Equivariant quantum models do not automatically gain adversarial robustness, as they can still depend on vulnerable rotation-invariant statistics such as ring-averaged intensities.

A machine-rendered reading of the paper's core claim, the machinery that carries it, and where it could break.

The paper examines how symmetry constraints in quantum machine learning models affect their resistance to adversarial attacks that transfer across models. It shows that while equivariance limits the model to using only invariant features, these features can include brittle ones that attacks can target. By identifying which specific statistics, like averages over rings in images, the model actually uses for decisions, the analysis reveals that suppressing the symmetry sector tied to those brittle features boosts robustness against classical transfer attacks. This matters because it provides a way to build more secure quantum models by deliberately choosing which invariant information to retain.

Core claim

Group-equivariant quantum models with an invariant readout base their predictions solely on the group-twirled version of the input. This isolates the symmetry-invariant information the model can access, split into distinct sectors. For rotationally equivariant models, these sectors correspond to different rotation-invariant image statistics. The work uses targeted input changes to find that models often rely on brittle statistics, especially ring-averaged intensities, which remain open to classical transfer attacks. Removing the symmetry sector linked to these weak points substantially improves the model's robustness.

What carries the argument

Targeted input transformations that isolate which rotation-invariant statistics in different symmetry sectors the model actually uses for classification.

If this is right

  • Equivariance restricts models to invariant features but does not prevent reliance on attackable ones.
  • Suppressing the symmetry sector for ring-averaged intensities enhances transfer robustness.
  • Future quantum models can use symmetry-dependent feature selection to improve security.
  • Classical attacks can still succeed by targeting specific invariant components even in equivariant quantum setups.

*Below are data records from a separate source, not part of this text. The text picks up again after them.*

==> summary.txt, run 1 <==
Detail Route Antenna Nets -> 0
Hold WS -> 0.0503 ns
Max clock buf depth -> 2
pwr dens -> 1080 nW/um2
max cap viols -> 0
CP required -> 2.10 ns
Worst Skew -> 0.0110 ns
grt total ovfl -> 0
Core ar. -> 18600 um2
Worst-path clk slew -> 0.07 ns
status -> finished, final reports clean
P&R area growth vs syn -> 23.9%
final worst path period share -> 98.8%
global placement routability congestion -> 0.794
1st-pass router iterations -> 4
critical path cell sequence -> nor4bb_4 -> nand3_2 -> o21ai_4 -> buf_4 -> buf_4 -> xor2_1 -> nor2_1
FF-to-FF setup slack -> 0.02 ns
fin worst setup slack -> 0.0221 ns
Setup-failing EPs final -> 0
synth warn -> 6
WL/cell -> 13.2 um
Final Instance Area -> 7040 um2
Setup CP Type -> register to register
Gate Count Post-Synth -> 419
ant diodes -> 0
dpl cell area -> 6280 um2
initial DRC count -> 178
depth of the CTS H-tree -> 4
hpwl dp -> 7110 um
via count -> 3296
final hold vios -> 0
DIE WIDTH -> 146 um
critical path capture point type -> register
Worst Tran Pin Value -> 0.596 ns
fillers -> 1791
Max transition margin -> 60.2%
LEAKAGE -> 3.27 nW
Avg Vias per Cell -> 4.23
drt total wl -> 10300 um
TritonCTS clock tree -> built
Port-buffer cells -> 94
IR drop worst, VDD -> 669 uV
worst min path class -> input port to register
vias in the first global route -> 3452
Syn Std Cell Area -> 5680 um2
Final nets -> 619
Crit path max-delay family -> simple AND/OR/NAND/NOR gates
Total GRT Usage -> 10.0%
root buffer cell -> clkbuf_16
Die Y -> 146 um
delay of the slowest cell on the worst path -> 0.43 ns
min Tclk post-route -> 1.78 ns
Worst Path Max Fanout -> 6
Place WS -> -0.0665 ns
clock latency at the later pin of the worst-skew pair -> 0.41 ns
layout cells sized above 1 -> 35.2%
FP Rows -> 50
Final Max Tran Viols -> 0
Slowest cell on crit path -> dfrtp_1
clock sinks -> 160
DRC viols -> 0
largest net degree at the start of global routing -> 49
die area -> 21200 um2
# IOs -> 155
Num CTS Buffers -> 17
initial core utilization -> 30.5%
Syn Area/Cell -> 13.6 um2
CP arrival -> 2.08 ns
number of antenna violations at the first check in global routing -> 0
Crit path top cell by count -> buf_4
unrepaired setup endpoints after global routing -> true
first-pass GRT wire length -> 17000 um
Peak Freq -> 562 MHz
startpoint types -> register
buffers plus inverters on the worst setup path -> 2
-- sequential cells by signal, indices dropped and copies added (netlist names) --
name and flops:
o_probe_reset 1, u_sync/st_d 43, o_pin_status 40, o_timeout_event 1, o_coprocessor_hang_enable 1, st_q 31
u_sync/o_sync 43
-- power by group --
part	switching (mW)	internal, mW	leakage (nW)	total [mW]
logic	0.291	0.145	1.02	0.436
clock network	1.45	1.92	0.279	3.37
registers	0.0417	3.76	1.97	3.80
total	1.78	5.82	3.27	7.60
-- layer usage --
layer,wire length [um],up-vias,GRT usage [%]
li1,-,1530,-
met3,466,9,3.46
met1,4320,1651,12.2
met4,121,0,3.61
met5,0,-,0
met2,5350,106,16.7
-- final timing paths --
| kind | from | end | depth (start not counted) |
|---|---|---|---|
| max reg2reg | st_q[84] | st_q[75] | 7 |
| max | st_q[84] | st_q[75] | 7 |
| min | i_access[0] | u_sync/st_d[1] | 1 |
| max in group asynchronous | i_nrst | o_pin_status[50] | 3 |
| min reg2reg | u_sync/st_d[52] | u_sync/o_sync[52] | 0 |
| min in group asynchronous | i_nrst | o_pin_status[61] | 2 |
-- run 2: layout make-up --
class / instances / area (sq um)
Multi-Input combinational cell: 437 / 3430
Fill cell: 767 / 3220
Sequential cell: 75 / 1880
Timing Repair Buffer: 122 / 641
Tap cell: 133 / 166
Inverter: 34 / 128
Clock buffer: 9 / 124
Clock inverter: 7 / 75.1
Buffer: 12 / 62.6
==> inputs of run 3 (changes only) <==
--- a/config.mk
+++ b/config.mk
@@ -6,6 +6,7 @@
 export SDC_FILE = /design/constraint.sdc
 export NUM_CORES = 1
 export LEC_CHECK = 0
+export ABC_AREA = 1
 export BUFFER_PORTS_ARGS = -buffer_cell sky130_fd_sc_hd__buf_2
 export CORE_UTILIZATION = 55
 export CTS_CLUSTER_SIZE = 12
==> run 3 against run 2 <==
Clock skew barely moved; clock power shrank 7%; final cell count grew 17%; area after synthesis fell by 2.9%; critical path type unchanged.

Where Pith is reading between the lines

These are editorial extensions of the paper, not claims the author makes directly.

  • This approach could be extended to other group symmetries beyond rotations to identify vulnerable features in different quantum models.
  • Designers of equivariant models might systematically test and prune sectors based on their brittleness to attacks.
  • Similar feature-level analysis might reveal why some classical equivariant models also fail at robustness despite symmetry constraints.

Load-bearing premise

Targeted input transformations can precisely identify the exact invariant statistics that the model depends on for its classifications.

What would settle it

If a rotationally equivariant model maintains high accuracy even after input transformations that alter ring-averaged intensities while preserving other invariants, or if suppressing the associated sector fails to improve robustness against transfer attacks.

Figures

Figures reproduced from arXiv: 2604.15552 by Martin Sevior, Maureen Krumt\"unger, Muhammad Usman.

Figure 1
Figure 1. Figure 1: FIG. 1. Illustration of the encoding scheme for a representative sam [PITH_FULL_IMAGE:figures/full_fig_p002_1.png] view at source ↗
Figure 2
Figure 2. Figure 2: FIG. 2. Illustration of circular correlations using a single sample [PITH_FULL_IMAGE:figures/full_fig_p004_2.png] view at source ↗
Figure 3
Figure 3. Figure 3: FIG. 3. Representative examples from the datasets considered [PITH_FULL_IMAGE:figures/full_fig_p005_3.png] view at source ↗
Figure 4
Figure 4. Figure 4: FIG. 4. Test accuracy of the rotationally equivariant quantum model under transfer attacks across the STM, MNIST, RotMNIST, RotFMNIST, [PITH_FULL_IMAGE:figures/full_fig_p007_4.png] view at source ↗
Figure 5
Figure 5. Figure 5: FIG. 5. Test accuracy of the rotationally equivariant quantum model under adversarial training (Adv) and the architectural intervention (M0) [PITH_FULL_IMAGE:figures/full_fig_p008_5.png] view at source ↗
Figure 6
Figure 6. Figure 6: FIG. 6. Architecture of the rotationally equivariant quantum model, adapted from Ref. [ [PITH_FULL_IMAGE:figures/full_fig_p011_6.png] view at source ↗
Figure 7
Figure 7. Figure 7: FIG. 7. A private image [PITH_FULL_IMAGE:figures/full_fig_p016_7.png] view at source ↗
Figure 8
Figure 8. Figure 8: FIG. 8. Transfer-attack test accuracy of the rotationally equivariant quantum model across the STM, MNIST, RotMNIST, RotFMNIST, and [PITH_FULL_IMAGE:figures/full_fig_p018_8.png] view at source ↗
Figure 9
Figure 9. Figure 9: FIG. 9. Transfer-attack test accuracy of the rotationally equivariant quantum model across the STM, MNIST, RotMNIST, RotFMNIST, and [PITH_FULL_IMAGE:figures/full_fig_p019_9.png] view at source ↗
read the original abstract

Group-equivariant quantum models are designed to exploit symmetry and can improve trainability, but it remains unclear how symmetry constraints shape their adversarial robustness. We study this question through a feature-level analysis of equivariant quantum models in a transfer-attack setting. Under equivariance with an invariant readout, predictions depend only on the group-twirled input, which identifies the symmetry-invariant information accessible to the model together with a complementary uninformative subspace. Specializing this framework to a rotationally equivariant quantum model, we derive an explicit characterization of the accessible information in terms of rotation-invariant image statistics distributed across distinct symmetry sectors. Using targeted input transformations, we determine which of these statistics are actually relied upon for classification across several datasets. We find that equivariance alone does not guarantee transfer robustness: even within the restricted invariant feature space, the model can rely on brittle statistics, particularly ring-averaged intensities in the rotationally equivariant model, that remain vulnerable to classical transfer attacks. Guided by this analysis, we show that suppressing the symmetry sector associated with the brittle feature substantially improves robustness. These results establish a systematic mechanism to exploit symmetry-dependent features for adversarial robustness in future quantum machine learning models.

Editorial analysis

A structured set of objections, weighed in public.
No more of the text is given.